» Required work: Below are records; report the number of lines in them that include the word "works", with no other text.

» Supplied material:
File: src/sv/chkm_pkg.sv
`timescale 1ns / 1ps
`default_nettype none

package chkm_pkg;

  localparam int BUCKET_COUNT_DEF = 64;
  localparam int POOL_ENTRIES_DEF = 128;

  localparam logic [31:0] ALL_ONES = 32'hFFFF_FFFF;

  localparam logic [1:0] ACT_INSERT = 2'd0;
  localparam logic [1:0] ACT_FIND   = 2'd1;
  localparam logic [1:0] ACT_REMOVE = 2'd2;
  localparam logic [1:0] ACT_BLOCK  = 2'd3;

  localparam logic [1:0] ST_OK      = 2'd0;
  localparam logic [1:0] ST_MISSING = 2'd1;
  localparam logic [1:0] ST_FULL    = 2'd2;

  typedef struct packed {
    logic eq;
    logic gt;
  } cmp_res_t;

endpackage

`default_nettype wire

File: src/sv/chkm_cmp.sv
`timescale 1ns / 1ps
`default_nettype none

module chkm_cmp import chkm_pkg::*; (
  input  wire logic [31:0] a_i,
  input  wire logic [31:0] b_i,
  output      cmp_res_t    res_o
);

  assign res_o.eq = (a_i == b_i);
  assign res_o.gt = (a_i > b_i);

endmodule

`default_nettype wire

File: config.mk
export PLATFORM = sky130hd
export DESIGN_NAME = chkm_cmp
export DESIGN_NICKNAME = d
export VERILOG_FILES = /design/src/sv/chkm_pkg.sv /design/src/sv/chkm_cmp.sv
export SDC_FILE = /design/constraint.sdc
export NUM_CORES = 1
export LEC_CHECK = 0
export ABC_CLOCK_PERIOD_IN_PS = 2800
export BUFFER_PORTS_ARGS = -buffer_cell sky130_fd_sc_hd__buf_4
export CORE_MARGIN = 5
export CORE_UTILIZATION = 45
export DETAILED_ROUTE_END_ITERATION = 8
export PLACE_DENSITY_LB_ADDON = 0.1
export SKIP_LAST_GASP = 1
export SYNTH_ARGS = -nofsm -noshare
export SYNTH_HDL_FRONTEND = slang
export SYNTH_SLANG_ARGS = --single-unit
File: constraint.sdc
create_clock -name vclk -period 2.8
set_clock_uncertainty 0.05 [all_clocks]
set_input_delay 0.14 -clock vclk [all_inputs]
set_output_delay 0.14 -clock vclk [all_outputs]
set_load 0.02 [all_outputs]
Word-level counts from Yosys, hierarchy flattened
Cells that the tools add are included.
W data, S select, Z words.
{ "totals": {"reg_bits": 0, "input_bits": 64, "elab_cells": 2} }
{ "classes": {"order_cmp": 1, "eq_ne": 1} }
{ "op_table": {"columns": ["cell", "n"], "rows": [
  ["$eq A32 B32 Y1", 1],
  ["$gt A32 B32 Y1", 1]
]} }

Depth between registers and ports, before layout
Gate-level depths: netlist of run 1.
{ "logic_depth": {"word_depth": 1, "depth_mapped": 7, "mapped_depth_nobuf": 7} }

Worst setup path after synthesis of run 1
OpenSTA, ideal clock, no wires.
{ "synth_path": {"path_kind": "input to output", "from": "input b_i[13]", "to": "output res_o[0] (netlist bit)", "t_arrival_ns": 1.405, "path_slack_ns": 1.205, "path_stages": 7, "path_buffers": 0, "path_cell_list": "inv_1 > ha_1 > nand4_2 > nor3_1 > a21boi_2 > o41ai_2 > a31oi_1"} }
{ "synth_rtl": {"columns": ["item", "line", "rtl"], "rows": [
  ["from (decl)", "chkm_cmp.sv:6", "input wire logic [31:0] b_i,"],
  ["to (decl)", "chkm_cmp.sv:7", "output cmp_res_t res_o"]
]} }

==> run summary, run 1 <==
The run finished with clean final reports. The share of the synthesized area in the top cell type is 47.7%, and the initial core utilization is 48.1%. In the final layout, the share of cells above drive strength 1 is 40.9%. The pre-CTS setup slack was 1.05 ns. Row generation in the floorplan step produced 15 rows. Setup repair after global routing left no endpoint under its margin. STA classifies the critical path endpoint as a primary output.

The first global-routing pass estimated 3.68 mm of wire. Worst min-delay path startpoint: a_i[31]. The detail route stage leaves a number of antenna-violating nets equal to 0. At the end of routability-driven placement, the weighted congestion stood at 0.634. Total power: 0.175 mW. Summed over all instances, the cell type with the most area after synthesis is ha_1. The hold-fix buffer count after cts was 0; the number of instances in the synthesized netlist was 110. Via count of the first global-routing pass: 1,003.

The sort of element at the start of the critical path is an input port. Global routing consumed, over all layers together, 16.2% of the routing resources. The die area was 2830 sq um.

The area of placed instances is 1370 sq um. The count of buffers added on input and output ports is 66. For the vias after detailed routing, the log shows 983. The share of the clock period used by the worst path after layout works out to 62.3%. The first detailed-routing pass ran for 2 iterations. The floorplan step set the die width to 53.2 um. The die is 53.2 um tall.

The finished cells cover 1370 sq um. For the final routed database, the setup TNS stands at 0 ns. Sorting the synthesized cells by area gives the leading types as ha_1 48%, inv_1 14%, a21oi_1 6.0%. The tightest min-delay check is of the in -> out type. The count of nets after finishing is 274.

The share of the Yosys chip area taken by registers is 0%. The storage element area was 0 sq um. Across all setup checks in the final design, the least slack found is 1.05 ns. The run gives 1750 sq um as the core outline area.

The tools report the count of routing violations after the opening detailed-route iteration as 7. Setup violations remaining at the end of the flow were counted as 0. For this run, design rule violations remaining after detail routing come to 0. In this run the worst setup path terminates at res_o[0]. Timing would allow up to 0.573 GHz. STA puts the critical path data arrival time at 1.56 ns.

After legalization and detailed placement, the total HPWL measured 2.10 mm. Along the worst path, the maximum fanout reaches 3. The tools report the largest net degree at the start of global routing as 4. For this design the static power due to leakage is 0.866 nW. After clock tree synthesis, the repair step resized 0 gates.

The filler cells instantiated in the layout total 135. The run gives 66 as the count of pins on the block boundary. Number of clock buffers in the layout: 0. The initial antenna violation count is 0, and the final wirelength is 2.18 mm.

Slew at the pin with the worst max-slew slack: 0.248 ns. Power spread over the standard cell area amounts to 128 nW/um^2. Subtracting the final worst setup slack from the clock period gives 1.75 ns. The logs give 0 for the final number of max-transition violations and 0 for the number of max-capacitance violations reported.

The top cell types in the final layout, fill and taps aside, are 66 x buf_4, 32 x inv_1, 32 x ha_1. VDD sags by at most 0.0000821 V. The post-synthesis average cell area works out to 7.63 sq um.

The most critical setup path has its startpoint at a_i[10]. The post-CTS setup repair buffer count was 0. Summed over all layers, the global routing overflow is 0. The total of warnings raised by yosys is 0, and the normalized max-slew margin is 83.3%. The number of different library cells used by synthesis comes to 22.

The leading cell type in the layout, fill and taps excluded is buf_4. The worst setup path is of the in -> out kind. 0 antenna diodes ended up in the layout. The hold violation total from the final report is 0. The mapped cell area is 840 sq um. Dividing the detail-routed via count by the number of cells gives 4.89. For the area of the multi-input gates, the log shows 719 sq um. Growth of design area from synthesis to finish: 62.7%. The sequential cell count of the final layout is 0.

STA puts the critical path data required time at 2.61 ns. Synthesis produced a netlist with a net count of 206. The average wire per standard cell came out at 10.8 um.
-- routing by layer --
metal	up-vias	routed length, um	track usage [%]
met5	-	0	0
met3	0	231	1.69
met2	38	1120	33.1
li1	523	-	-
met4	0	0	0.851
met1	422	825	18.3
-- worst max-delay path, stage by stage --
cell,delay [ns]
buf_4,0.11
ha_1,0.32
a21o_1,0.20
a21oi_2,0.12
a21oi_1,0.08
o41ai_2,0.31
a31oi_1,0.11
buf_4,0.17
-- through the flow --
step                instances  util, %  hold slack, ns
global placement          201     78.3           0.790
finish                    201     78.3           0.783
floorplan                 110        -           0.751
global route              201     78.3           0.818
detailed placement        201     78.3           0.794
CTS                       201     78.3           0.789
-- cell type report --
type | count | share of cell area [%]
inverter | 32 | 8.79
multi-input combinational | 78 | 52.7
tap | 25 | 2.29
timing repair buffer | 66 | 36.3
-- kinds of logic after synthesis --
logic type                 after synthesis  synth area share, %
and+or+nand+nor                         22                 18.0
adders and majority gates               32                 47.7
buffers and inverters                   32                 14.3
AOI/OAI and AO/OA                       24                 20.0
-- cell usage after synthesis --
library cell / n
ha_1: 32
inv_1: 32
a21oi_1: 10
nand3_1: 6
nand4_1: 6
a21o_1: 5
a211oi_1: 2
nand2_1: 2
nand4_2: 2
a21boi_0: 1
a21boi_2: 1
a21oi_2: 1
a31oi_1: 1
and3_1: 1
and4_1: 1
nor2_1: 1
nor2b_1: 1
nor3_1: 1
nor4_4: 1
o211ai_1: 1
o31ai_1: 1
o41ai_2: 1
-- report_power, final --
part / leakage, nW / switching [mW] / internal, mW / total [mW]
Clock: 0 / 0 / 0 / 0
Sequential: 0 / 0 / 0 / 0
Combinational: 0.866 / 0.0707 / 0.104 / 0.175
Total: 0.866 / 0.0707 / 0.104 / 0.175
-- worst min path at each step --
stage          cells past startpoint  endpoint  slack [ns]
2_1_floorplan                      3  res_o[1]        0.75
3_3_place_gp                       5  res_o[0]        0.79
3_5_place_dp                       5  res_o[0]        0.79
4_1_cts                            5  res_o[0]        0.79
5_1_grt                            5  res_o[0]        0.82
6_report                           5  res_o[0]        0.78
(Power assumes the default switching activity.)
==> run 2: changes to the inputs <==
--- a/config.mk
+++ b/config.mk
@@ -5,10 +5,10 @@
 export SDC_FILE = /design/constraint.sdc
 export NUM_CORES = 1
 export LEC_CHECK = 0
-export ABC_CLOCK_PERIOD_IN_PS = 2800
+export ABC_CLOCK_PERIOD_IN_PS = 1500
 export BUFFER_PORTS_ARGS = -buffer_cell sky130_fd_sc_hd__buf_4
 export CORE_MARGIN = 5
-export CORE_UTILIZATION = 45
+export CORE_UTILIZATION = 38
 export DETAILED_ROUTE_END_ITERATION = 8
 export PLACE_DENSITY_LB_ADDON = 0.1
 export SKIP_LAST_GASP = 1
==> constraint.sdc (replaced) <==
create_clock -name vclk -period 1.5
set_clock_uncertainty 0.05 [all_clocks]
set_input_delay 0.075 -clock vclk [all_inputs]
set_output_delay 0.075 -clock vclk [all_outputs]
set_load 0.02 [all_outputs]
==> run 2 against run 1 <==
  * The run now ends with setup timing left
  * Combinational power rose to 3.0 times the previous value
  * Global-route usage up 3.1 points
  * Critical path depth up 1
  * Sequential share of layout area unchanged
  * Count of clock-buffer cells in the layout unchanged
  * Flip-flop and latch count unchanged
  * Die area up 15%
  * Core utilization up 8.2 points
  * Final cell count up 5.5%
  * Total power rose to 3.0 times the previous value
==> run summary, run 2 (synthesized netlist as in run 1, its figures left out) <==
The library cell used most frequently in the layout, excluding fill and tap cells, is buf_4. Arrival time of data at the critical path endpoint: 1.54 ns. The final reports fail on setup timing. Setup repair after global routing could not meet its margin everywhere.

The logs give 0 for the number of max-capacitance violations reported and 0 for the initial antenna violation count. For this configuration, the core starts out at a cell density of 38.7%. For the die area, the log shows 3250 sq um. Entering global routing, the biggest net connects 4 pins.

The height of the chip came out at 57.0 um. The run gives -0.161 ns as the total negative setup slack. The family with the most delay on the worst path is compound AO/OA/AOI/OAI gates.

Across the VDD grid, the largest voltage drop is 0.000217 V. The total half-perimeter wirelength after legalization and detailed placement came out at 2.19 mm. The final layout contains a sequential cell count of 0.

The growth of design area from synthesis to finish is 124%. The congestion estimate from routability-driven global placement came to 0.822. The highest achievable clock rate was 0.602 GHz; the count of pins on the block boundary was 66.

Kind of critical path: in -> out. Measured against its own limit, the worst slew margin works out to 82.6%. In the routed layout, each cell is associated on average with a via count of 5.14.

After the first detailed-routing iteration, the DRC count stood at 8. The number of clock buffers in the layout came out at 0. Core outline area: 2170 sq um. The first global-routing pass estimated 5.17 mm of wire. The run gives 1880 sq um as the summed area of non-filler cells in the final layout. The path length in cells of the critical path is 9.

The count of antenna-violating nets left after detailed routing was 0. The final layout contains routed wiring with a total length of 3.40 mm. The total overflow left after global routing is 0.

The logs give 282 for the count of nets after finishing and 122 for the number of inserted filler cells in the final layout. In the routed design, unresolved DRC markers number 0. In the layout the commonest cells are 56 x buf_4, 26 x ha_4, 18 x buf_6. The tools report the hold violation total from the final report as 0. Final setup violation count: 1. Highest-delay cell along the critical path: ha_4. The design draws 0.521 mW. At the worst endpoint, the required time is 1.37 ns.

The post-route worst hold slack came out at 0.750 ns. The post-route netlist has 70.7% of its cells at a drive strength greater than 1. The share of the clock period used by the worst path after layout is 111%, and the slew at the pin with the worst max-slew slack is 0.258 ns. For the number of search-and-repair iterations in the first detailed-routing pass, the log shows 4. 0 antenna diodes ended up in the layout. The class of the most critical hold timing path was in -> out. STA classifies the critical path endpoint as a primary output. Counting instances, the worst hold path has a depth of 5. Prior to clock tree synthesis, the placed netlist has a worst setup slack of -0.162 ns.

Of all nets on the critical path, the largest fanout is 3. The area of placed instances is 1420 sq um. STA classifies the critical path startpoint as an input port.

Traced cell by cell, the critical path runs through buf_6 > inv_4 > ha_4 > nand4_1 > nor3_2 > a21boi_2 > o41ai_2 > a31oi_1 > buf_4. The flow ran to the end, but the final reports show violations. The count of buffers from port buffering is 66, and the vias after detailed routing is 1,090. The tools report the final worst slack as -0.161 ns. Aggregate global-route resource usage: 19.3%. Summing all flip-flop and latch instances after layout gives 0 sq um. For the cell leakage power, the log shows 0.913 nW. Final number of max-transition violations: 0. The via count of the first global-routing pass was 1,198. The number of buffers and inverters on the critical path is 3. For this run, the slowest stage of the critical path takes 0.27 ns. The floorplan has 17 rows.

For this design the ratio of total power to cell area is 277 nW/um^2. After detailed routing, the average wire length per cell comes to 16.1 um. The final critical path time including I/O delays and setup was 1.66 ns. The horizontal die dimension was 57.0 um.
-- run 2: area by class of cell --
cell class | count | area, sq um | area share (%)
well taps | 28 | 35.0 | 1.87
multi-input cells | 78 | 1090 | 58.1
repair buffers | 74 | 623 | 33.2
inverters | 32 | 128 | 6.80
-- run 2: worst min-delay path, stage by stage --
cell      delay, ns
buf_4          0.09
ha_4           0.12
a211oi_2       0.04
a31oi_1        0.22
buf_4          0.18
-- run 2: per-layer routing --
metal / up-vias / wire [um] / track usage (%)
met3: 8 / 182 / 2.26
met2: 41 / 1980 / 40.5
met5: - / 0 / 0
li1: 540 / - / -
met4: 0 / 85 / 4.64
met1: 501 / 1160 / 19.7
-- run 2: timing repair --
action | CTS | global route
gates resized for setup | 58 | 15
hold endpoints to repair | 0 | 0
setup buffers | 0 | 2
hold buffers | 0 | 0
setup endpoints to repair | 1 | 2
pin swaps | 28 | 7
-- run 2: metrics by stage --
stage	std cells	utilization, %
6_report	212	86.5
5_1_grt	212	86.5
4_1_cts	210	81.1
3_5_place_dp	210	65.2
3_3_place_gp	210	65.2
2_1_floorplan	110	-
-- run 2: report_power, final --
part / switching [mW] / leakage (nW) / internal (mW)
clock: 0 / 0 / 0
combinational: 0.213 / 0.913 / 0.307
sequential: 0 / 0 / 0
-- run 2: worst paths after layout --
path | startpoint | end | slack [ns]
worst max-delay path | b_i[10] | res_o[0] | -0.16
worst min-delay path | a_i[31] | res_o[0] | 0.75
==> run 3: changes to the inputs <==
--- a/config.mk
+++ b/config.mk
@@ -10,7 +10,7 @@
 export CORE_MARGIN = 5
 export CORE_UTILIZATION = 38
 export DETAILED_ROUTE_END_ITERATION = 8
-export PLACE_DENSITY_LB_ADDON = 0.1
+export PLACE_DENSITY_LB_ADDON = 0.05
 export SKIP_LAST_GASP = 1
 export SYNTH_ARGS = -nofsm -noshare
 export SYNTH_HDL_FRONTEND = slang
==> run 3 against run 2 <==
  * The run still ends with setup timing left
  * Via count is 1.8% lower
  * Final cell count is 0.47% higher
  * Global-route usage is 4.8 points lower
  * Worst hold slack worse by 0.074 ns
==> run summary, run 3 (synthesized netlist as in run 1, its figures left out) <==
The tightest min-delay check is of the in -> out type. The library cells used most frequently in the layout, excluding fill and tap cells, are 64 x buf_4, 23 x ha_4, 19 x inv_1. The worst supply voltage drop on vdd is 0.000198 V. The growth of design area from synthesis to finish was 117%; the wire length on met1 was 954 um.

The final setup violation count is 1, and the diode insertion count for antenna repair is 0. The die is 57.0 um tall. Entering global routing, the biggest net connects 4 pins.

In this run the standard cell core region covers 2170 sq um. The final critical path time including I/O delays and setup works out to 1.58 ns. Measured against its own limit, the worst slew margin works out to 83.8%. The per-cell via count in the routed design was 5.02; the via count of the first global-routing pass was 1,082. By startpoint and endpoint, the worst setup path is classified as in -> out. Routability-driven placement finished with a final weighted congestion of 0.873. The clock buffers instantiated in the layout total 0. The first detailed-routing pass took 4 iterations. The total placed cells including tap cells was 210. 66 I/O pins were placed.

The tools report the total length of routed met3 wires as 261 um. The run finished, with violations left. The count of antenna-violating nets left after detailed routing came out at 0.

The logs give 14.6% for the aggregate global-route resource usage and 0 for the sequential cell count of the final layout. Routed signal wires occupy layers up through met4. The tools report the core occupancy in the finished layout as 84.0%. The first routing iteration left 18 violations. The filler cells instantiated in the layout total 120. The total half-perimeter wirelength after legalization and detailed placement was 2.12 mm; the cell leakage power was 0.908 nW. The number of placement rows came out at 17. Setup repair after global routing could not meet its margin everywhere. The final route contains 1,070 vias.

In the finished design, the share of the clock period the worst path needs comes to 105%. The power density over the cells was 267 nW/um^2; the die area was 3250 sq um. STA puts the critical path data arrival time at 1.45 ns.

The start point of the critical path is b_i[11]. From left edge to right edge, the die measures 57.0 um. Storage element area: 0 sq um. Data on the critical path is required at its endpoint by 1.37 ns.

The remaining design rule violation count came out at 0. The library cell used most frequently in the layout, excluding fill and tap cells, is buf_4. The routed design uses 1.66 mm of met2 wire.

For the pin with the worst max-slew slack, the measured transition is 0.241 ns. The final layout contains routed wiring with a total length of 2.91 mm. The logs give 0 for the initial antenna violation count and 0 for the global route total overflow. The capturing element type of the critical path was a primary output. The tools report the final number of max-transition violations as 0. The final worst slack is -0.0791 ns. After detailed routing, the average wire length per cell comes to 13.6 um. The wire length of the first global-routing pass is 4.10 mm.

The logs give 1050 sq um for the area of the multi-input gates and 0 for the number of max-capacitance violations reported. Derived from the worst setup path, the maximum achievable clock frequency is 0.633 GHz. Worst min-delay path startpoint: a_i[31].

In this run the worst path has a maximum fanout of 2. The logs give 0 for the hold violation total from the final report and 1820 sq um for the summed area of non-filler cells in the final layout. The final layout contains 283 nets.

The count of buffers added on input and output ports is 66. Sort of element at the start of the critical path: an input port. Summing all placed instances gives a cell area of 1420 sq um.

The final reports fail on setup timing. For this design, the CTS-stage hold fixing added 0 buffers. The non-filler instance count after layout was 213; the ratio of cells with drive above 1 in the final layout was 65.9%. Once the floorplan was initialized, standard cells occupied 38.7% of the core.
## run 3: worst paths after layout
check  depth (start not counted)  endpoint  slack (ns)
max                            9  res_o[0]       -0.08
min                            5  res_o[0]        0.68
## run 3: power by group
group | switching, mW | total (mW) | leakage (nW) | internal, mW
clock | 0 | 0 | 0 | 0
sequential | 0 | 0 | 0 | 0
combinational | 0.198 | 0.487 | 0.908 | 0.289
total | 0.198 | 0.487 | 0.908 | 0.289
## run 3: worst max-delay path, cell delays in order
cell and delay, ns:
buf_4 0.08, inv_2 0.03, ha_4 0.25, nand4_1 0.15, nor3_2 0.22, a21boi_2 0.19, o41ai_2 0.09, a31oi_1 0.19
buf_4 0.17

» Solution to this problem: 4